Reading a parquet file into a DataFrame is ~170 slower than using CSV.read with the same data. Not sure I can help improve performance but this is limiting my use of ParquetFiles.jl

MWE:

(@v1.4) pkg> st
Status `~/.julia/environments/v1.4/Project.toml`
  [6e4b80f9] BenchmarkTools v0.5.0
  [336ed68f] CSV v0.6.2
  [a93c6f00] DataFrames v0.21.2
  [626c502c] Parquet v0.4.0
  [46a55296] ParquetFiles v0.2.0
using ParquetFiles, BenchmarkTools, CSV, DataFrames
CSV.read("data.csv")
DataFrame(load("data.parquet"))

Loading times for ParquetFiles

@benchmark DataFrame(load("data.parquet"))
BenchmarkTools.Trial: 
  memory estimate:  45.66 MiB
  allocs estimate:  961290
  --------------
  minimum time:     287.492 ms (0.00% GC)
  median time:      290.843 ms (0.00% GC)
  mean time:        296.344 ms (1.64% GC)
  maximum time:     326.041 ms (8.46% GC)
  --------------
  samples:          17
  evals/sample:     1

Loading times for CSV:

@benchmark CSV.read("data.csv")
BenchmarkTools.Trial: 
  memory estimate:  758.14 KiB
  allocs estimate:  2299
  --------------
  minimum time:     1.690 ms (0.00% GC)
  median time:      1.735 ms (0.00% GC)
  mean time:        1.772 ms (1.43% GC)
  maximum time:     14.096 ms (63.93% GC)
  --------------
  samples:          2817
  evals/sample:     1

As compared to pandas:

import pandas as pd
%timeit pd.read_parquet("data.parquet")                                                                                                                                          
# 3.61 ms ± 25.8 µs per loop (mean ± std. dev. of 7 runs, 100 loops each)
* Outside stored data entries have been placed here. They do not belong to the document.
--- config.mk ---
export PLATFORM = sky130hd
export DESIGN_NAME = w4823_fir_cload
export DESIGN_NICKNAME = d
export VERILOG_FILES = /design/src/rtl/w4823_fir_cload.sv
export SDC_FILE = /design/constraint.sdc
export NUM_CORES = 1
export LEC_CHECK = 0
export ABC_AREA = 1
export CAP_MARGIN = 30
export CORE_UTILIZATION = 40
export CTS_CLUSTER_SIZE = 20
export DETAILED_ROUTE_END_ITERATION = 6
export GPL_TIMING_DRIVEN = 1
export PLACE_DENSITY = 0.68
export SETUP_SLACK_MARGIN = 0.4
export SLEW_MARGIN = 20
export SYNTH_ARGS = -nofsm -noshare
export SYNTH_HDL_FRONTEND = slang
export SYNTH_SLANG_ARGS = --single-unit
--- constraint.sdc ---
create_clock -name clk -period 1.8 [get_ports clk]
set_clock_uncertainty 0.05 [all_clocks]
set_input_delay 0.36 -clock clk [delete_from_list [all_inputs] [get_ports clk]]
set_output_delay 0.36 -clock clk [all_outputs]
set_load 0.01 [all_outputs]
--- src/rtl/w4823_fir_cload.sv ---
// Coefficient load sequencer: streams host words into the FIR coefficient memory as
// registered (cin, caddr, cload) writes. Optional burst checksum under W4823_CLOAD_CSUM_EN.
module w4823_fir_cload #(
   parameter int unsigned NCOEF = 64
) (
   input  logic        clk,
   input  logic        rst,
   input  logic        start,
   input  logic [5:0]  base,
   input  logic [6:0]  count,
   input  logic [16:0] s_data,
   input  logic        s_valid,
   output logic        s_ready,
   input  logic        stall,
   output logic [16:0] cin,
   output logic [5:0]  caddr,
   output logic        cload,
   output logic        busy,
   output logic        done,
   output logic        wrap
`ifdef W4823_CLOAD_CSUM_EN
   ,
   output logic [16:0] csum
`endif
);

   localparam logic [1:0] IDLE = 2'd0;
   localparam logic [1:0] LOAD = 2'd1;
   localparam logic [1:0] DONE = 2'd2;

   localparam logic [5:0] LAST_ADDR = 6'(NCOEF - 1);
   localparam logic [6:0] MAX_COUNT = 7'(NCOEF);

   logic [1:0]  state_q, state_d;
   logic [5:0]  ptr_q, ptr_d;
   logic [6:0]  rem_q, rem_d;
   logic [16:0] cin_q, cin_d;
   logic [5:0]  caddr_q, caddr_d;
   logic        cload_q, cload_d;
   logic        wrap_q, wrap_d;
   logic        beat;
   logic        start_acc;

   assign s_ready   = (state_q == LOAD) & ~stall;
   assign beat      = s_valid & s_ready;
   assign start_acc = (state_q == IDLE) & start;

   always_comb begin
      state_d = state_q;
      ptr_d   = ptr_q;
      rem_d   = rem_q;
      cin_d   = cin_q;
      caddr_d = caddr_q;
      cload_d = 1'b0;
      wrap_d  = wrap_q;
      case (state_q)
         IDLE: begin
            if (start) begin
               ptr_d   = base;
               rem_d   = (count > MAX_COUNT) ? MAX_COUNT : count;
               wrap_d  = 1'b0;
               state_d = (count == 7'd0) ? DONE : LOAD;
            end
         end
         LOAD: begin
            if (beat) begin
               cin_d   = s_data;
               caddr_d = ptr_q;
               cload_d = 1'b1;
               ptr_d   = (ptr_q == LAST_ADDR) ? 6'd0 : 6'(ptr_q + 6'd1);
               rem_d   = 7'(rem_q - 7'd1);
               // Only a wrap that is actually followed by a write at address 0 counts.
               if ((ptr_q == LAST_ADDR) && (rem_q != 7'd1)) begin
                  wrap_d = 1'b1;
               end
               if (rem_q == 7'd1) begin
                  state_d = DONE;
               end
            end
         end
         DONE:    state_d = IDLE;
         default: state_d = IDLE;
      endcase
   end

   always_ff @(posedge clk) begin
      if (rst) begin
         state_q <= IDLE;
         ptr_q   <= 6'd0;
         rem_q   <= 7'd0;
         cin_q   <= 17'd0;
         caddr_q <= 6'd0;
         cload_q <= 1'b0;
         wrap_q  <= 1'b0;
      end else begin
         state_q <= state_d;
         ptr_q   <= ptr_d;
         rem_q   <= rem_d;
         cin_q   <= cin_d;
         caddr_q <= caddr_d;
         cload_q <= cload_d;
         wrap_q  <= wrap_d;
      end
   end

   assign cin   = cin_q;
   assign caddr = caddr_q;
   assign cload = cload_q;
   assign wrap  = wrap_q;
   assign busy  = (state_q != IDLE);
   assign done  = (state_q == DONE);

`ifdef W4823_CLOAD_CSUM_EN
   logic [16:0] csum_q, csum_d;

   // Accumulated at acceptance, so the final beat is included by the time done is high.
   always_comb begin
      csum_d = csum_q;
      if (start_acc) begin
         csum_d = 17'd0;
      end else if ((state_q == LOAD) && beat) begin
         csum_d = 17'(csum_q + s_data);
      end
   end

   always_ff @(posedge clk) begin
      if (rst) begin
         csum_q <= 17'd0;
      end else begin
         csum_q <= csum_d;
      end
   end

   assign csum = csum_q;
`else
   logic unused_start_acc;
   assign unused_start_acc = start_acc;
`endif

endmodule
%timeit pd.read_csv("data.csv")                                                                                                                                                  
# 4.73 ms ± 166 µs per loop (mean ± std. dev. of 7 runs, 100 loops each)

Data are included in zip file:
data.zip

I think one of the reasons is that ParquetFiles.jl doesn't have the interface Tables.columns implemented, which makes DataFrame(...) go to the fallback solution, that is, row by row appending.